Widzi dawno nie widzianą wierzbę ...Boże jak ona rozrosła się … Przy niej murowana kapliczka. Murarze się kręcą koło niej. Coś tam robią. Dorabiają, dokuwają? Kamieniarz przy nich i ksiądz. Idzie znów jak ponad 40 lat temu zaciekawiony. Gapiów dużo. Słońce przypieka. Dochodzi do kapliczki. Widzi nowe napisy OD.R.1892. Dedukuje, że odnowiona tegoż roku, Anno Domini 1892. Gawiedź klęczy, modli się. Karawaka nabrała nowego światła i świeżości. Krzyż choleryczny widoczny. Modły znów snują się po Puławach i nie tylko. W niedalekiej Końskowoli siedziby wielkich tych ziem Konińskich , Tęczyńskich, Sieniawskich czy Czartoryskich przy kościółku św. Anny konsekrowanym bodajże w 1613 roku postawiono murowaną kolumnową karawakę z płytą, z modlitwą…. Gdzieś dalej w bardzo starym mieście Kurów , przy starym bo sięgającym na pewno połowy XVIII wieku cmentarzu postawiano parę dni wcześniej - krzyż Karawakę. W niedalekich Klementowicach , bardzo starej, bo sięgającej ponad 600 lat parafii za wzgórzem kościelnym stała już w XVIII wieku Karawaka – Krzyż – przebłagalny…. Nie mówiąc o Kazimierzu , Włostowicach….

 

Odnowiona karawaka - bohaterka opowiadania - Puławy

 

 

Znów – cholera ! Zaklnął pod nosem kapitan… Ktoś w ludu, mówi już zachorowało ponad 6000 ludzi na Lubelszczyźnie,a Panie w Puławach znaczy w  powiecie naszym już ponad 900 zachorowało.  Przeraził się kapitan i odszedł na trzy koki od zgromadzenia.

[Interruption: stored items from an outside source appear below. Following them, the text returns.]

File: src/design/assert_macros.svh
// Assertion macros shared by the replay window unit RTL.
// No dependencies; included by the files that carry assertions.
`ifndef ASSERT_MACROS_SVH
`define ASSERT_MACROS_SVH

// Checks a property on every rising clock edge outside reset.
`define SRTPRW_ASSERT(lbl, clk, rst, prop, msg) \
   lbl: assert property (@(posedge clk) disable iff (rst) (prop)) else $error(msg);

// Checks that a condition is followed in the next cycle by a consequence.
`define SRTPRW_ASSERT_NEXT(lbl, clk, rst, ante, cons, msg) \
   lbl: assert property (@(posedge clk) disable iff (rst) (ante) |=> (cons)) else $error(msg);

`endif

File: src/design/srtprw_pkg.sv
// Package for the SRTP index replay window unit: widths, verdict codes and types.
// No dependencies; used by all modules of the unit.
package srtprw_pkg;

   localparam int SEQ_W   = 16;
   localparam int ROC_W   = 32;
   localparam int INDEX_W = SEQ_W + ROC_W;

   localparam logic [SEQ_W-1:0] SEQ_HALF = 16'h8000;

   typedef logic [1:0] verdict_type;

   localparam verdict_type VERDICT_NEW   = 2'd0;
   localparam verdict_type VERDICT_FRESH = 2'd1;
   localparam verdict_type VERDICT_DUP   = 2'd2;
   localparam verdict_type VERDICT_OLD   = 2'd3;

   typedef struct packed {
      logic               have;
      logic [INDEX_W-1:0] highest;
   } track_type;

endpackage

File: src/design/srtprw_roc_est.sv
// Rollover counter estimator: forms the 48-bit packet index from a sequence number.
// Depends on srtprw_pkg for widths, the half-range constant and the tracking struct.
module srtprw_roc_est (
   input  srtprw_pkg::track_type                   track,
   input  logic                                    new_source,
   input  logic [srtprw_pkg::SEQ_W-1:0]            sequence_req,
   output logic [srtprw_pkg::INDEX_W-1:0]          packet_index
);

   logic [srtprw_pkg::ROC_W-1:0] roc;
   logic [srtprw_pkg::ROC_W-1:0] roc_guess;
   logic [srtprw_pkg::SEQ_W-1:0] hs;
   logic [srtprw_pkg::SEQ_W:0]   hs_plus_half;

   always_comb begin
      roc          = track.highest[srtprw_pkg::INDEX_W-1:srtprw_pkg::SEQ_W];
      hs           = track.highest[srtprw_pkg::SEQ_W-1:0];
      hs_plus_half = {1'b0, hs} + {1'b0, srtprw_pkg::SEQ_HALF};
      roc_guess    = roc;
      if (hs < srtprw_pkg::SEQ_HALF) begin
         if (({1'b0, sequence_req} > hs_plus_half) && (roc != '0)) begin
            roc_guess = roc - srtprw_pkg::ROC_W'(1);
         end
      end else if (sequence_req < (hs - srtprw_pkg::SEQ_HALF)) begin
         roc_guess = roc + srtprw_pkg::ROC_W'(1);
      end
      if (!track.have || new_source) begin
         packet_index = {{srtprw_pkg::ROC_W{1'b0}}, sequence_req};
      end else begin
         packet_index = {roc_guess, sequence_req};
      end
   end

endmodule

File: src/design/srtprw_window.sv
// Replay window: highest index, sliding seen-bitmap and the per-item verdict.
// Depends on srtprw_pkg and on assert_macros.svh for its checks.
`include "assert_macros.svh"

module srtprw_window #(
   parameter int WINDOW = 64
) (
   input  logic                                 clock,
   input  logic                                 reset,
   input  logic                                 update,
   input  logic                                 new_source,
   input  logic [srtprw_pkg::INDEX_W-1:0]       packet_index,
   output srtprw_pkg::track_type                track,
   output srtprw_pkg::verdict_type              verdict
);

   localparam int SHW = (WINDOW > 1) ? $clog2(WINDOW) : 1;

   logic                            have_ff;
   logic                            have_in;
   logic [srtprw_pkg::INDEX_W-1:0]  highest_ff;
   logic [srtprw_pkg::INDEX_W-1:0]  highest_in;
   logic [WINDOW-1:0]               window_ff;
   logic [WINDOW-1:0]               window_in;

   logic                            have_cur;
   logic [srtprw_pkg::INDEX_W-1:0]  highest_cur;
   logic [WINDOW-1:0]               window_cur;
   logic [srtprw_pkg::INDEX_W-1:0]  advance;
   logic [srtprw_pkg::INDEX_W-1:0]  age;
   logic [WINDOW-1:0]               age_mask;

   always_comb begin
      have_cur    = have_ff && !new_source;
      highest_cur = new_source ? '0 : highest_ff;
      window_cur  = new_source ? '0 : window_ff;
      advance     = packet_index - highest_cur;
      age         = highest_cur - packet_index;
      age_mask    = WINDOW'(1) << age[SHW-1:0];
      have_in     = have_cur;
      highest_in  = highest_cur;
      window_in   = window_cur;
      if (!have_cur) begin
         have_in    = 1'b1;
         highest_in = packet_index;
         window_in  = WINDOW'(1);
         verdict    = srtprw_pkg::VERDICT_NEW;
      end else if (packet_index > highest_cur) begin
         highest_in = packet_index;
         if (advance >= srtprw_pkg::INDEX_W'(WINDOW)) begin
            window_in = WINDOW'(1);
         end else begin
            window_in = (window_cur << advance[SHW-1:0]) | WINDOW'(1);
         end
         verdict = srtprw_pkg::VERDICT_NEW;
      end else if (age >= srtprw_pkg::INDEX_W'(WINDOW)) begin
         verdict = srtprw_pkg::VERDICT_OLD;
      end else if ((window_cur & age_mask) != '0) begin
         verdict = srtprw_pkg::VERDICT_DUP;
      end else begin
         window_in = window_cur | age_mask;
         verdict   = srtprw_pkg::VERDICT_FRESH;
      end
   end

   always_ff @(posedge clock) begin
      if (reset) begin
         have_ff    <= 1'b0;
         highest_ff <= '0;
         window_ff  <= '0;
      end else if (update) begin
         have_ff    <= have_in;
         highest_ff <= highest_in;
         window_ff  <= window_in;
      end
   end

   assign track.have    = have_ff;
   assign track.highest = highest_ff;

   `SRTPRW_ASSERT(a_highest_marked, clock, reset, !have_ff || window_ff[0], "highest index not marked as seen")
   `SRTPRW_ASSERT_NEXT(a_new_moves_highest, clock, reset, update && (verdict == srtprw_pkg::VERDICT_NEW), have_ff && (highest_ff == $past(packet_index)), "new highest not stored")
   `SRTPRW_ASSERT_NEXT(a_reject_keeps_state, clock, reset, update && !new_source && ((verdict == srtprw_pkg::VERDICT_DUP) || (verdict == srtprw_pkg::VERDICT_OLD)), $stable(highest_ff) && $stable(window_ff), "rejected item changed the window")

endmodule

File: src/design/srtp_index_replay_window_unit.sv
// SRTP index replay window unit, top level.
// Uses srtprw_pkg, srtprw_roc_est, srtprw_window and assert_macros.svh.
//
// The req channel carries one item per authenticated packet: its 16-bit
// sequence number and a new_source flag that clears all index and window
// state before the packet is handled. The rsp channel returns one item per
// request: accepted, the estimated 48-bit packet index and a 2-bit verdict
// (new highest, fresh inside the window, duplicate, too old).
// An accepted request is held in an input register; once the output register
// is free, the index estimate and the window check run in one pass and the
// result lands in the output register, from which it is offered.
// One item per cycle is sustained while rsp_stall stays low; the limit is the
// path of the 48-bit compare and the bitmap shift between the input
// register and the window state.
// When rsp_stall holds a waiting result, the item in the input register waits
// and req_stall rises; no item is lost or repeated. Synchronous reset empties
// both registers and clears the window state, as for a new source.
`include "assert_macros.svh"

module srtp_index_replay_window_unit #(
   parameter int WINDOW = 64
) (
   input  logic                                 clock,
   input  logic                                 reset,
   input  logic                                 req_valid,
   output logic                                 req_stall,
   input  logic [srtprw_pkg::SEQ_W-1:0]         req_sequence_req,
   input  logic                                 req_new_source,
   output logic                                 rsp_valid,
   input  logic                                 rsp_stall,
   output logic                                 rsp_accepted,
   output logic [srtprw_pkg::INDEX_W-1:0]       rsp_packet_index,
   output logic [1:0]                           rsp_verdict
);

   logic                            s1_valid_ff;
   logic                            s1_valid_in;
   logic [srtprw_pkg::SEQ_W-1:0]    s1_seq_ff;
   logic                            s1_new_ff;
   logic                            out_valid_ff;
   logic                            out_valid_in;
   logic                            out_accepted_ff;
   logic [srtprw_pkg::INDEX_W-1:0]  out_index_ff;
   srtprw_pkg::verdict_type         out_verdict_ff;

   logic                            out_free;
   logic                            advance;
   logic                            take_req;
   srtprw_pkg::track_type           track;
   srtprw_pkg::verdict_type         verdict;
   logic [srtprw_pkg::INDEX_W-1:0]  packet_index;

   assign out_free  = !out_valid_ff || !rsp_stall;
   assign advance   = s1_valid_ff && out_free;
   assign req_stall = s1_valid_ff && !out_free;
   assign take_req  = req_valid && !req_stall;

   assign s1_valid_in  = take_req || (s1_valid_ff && !advance);
   assign out_valid_in = advance || (out_valid_ff && rsp_stall);

   srtprw_roc_est u_roc_est (
      .track        (track),
      .new_source   (s1_new_ff),
      .sequence_req (s1_seq_ff),
      .packet_index (packet_index)
   );

   srtprw_window #(
      .WINDOW (WINDOW)
   ) u_window (
      .clock        (clock),
      .reset        (reset),
      .update       (advance),
      .new_source   (s1_new_ff),
      .packet_index (packet_index),
      .track        (track),
      .verdict      (verdict)
   );

   always_ff @(posedge clock) begin
      if (reset) begin
         s1_valid_ff  <= 1'b0;
         out_valid_ff <= 1'b0;
      end else begin
         s1_valid_ff  <= s1_valid_in;
         out_valid_ff <= out_valid_in;
      end
   end

   always_ff @(posedge clock) begin
      if (take_req) begin
         s1_seq_ff <= req_sequence_req;
         s1_new_ff <= req_new_source;
      end
      if (advance) begin
         out_accepted_ff <= (verdict == srtprw_pkg::VERDICT_NEW) ||
                            (verdict == srtprw_pkg::VERDICT_FRESH);
         out_index_ff    <= packet_index;
         out_verdict_ff  <= verdict;
      end
   end

   assign rsp_valid        = out_valid_ff;
   assign rsp_accepted     = out_accepted_ff;
   assign rsp_packet_index = out_index_ff;
   assign rsp_verdict      = out_verdict_ff;

   `SRTPRW_ASSERT_NEXT(a_advance_fills_out, clock, reset, advance, out_valid_ff, "processed item did not reach the output register")
   `SRTPRW_ASSERT(a_stall_only_when_busy, clock, reset, !req_stall || (s1_valid_ff && out_valid_ff), "input stalled while a stage was free")
   `SRTPRW_ASSERT_NEXT(a_verdict_matches_accept, clock, reset, advance, rsp_accepted == ((rsp_verdict == srtprw_pkg::VERDICT_NEW) || (rsp_verdict == srtprw_pkg::VERDICT_FRESH)), "accepted flag disagrees with verdict")

endmodule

Znów – cholera ! Wymamrotał. To za dużo dla niego. Poszedł do tawerny nie tylko złagodzić nerwy ale i „odkazić” się. Zapadł w sen po lekkiej kolacji a mocnym trunku. Obudził go skowyt psów ujadających od świtu. Otworzył już nie młode oko. Naciągnął spodnie niemrawie. Głowa boli , wzrok lata po izbie. Miał wrócić na pokład ,dać dyspozycje. Miał udać się do szpitala…. Ech .. informacja o kolejnej fali epidemii go załamała. Ciekawość wzięła górę i wyskoczył przed tawernę. Słońce już dobrze grzało i jego blask oślepił kapitana na krótką chwilę. Widzi zaprzęg koni – pewnie kobyły pociągowe i wóz drabiniasty a na nim zwłoki cholerycznych ofiar. Za nim kondukt morowy….Zły omen…. 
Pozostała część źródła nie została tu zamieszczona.